Your proof is correct.

You could have stopped at $a^3=b^3+kn$, it doesn't matter whether $k$ has a complicated expression, if it's an integer, then $a^3\equiv b^3\pmod n$.

However, notice that you can factorize $xn$ actually, and that $xn=a-b$.

Thus $a^3-b^3\equiv(a-b)(a^2+ab+b^2)\equiv 0\pmod n$ since $(a-b)\equiv 0\pmod n$.

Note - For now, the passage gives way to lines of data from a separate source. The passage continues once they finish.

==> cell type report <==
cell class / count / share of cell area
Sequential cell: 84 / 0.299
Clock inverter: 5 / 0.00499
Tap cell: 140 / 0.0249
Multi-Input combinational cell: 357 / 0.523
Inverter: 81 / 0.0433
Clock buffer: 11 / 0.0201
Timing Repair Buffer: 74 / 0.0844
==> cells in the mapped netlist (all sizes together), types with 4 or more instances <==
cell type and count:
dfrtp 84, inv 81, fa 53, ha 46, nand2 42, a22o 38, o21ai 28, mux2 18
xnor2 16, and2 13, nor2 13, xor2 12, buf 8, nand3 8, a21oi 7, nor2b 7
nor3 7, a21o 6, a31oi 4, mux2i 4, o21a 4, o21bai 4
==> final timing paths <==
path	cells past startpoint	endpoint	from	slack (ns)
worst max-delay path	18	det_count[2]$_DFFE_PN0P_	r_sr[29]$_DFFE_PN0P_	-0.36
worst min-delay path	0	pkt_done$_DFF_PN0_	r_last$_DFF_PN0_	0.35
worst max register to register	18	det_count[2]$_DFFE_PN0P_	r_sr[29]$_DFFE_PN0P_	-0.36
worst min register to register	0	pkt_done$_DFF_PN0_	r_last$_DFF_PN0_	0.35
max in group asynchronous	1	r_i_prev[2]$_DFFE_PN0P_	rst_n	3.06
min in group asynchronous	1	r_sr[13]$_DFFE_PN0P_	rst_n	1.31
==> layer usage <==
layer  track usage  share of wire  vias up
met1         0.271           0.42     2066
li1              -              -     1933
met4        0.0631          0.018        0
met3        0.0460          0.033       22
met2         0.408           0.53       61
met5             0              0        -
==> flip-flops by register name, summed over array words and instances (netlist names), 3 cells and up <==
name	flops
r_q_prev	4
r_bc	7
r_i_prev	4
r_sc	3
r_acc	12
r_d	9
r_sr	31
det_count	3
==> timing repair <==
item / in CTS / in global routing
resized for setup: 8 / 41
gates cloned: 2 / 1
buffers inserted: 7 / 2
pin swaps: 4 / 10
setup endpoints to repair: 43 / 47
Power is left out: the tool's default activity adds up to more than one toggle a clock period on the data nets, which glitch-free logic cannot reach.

You are not forced to get back to definition everytime, try to use modular calculus directly as well, it is powerful.

Answer 2

The posted proof is correct. It might be even easier, however, to first prove the more general:

$$ a \equiv b \pmod{n} \quad\text{and}\quad a' \equiv b' \pmod{n} \quad \implies \quad a \cdot a' \equiv b \cdot b' \pmod{n}\quad $$

The proof goes the same: $a\cdot a' = (xn+b)\cdot(x'n+b')=b\cdot b'+n\cdot (x\cdot b'+ x' \cdot b+n\cdot x\cdot x')\,$.

Then, using the proposition with $a'=a, b'=b$ gives $a \equiv b \implies a^2 \equiv b^2 \implies a^3 \equiv b^3 \pmod{n}$.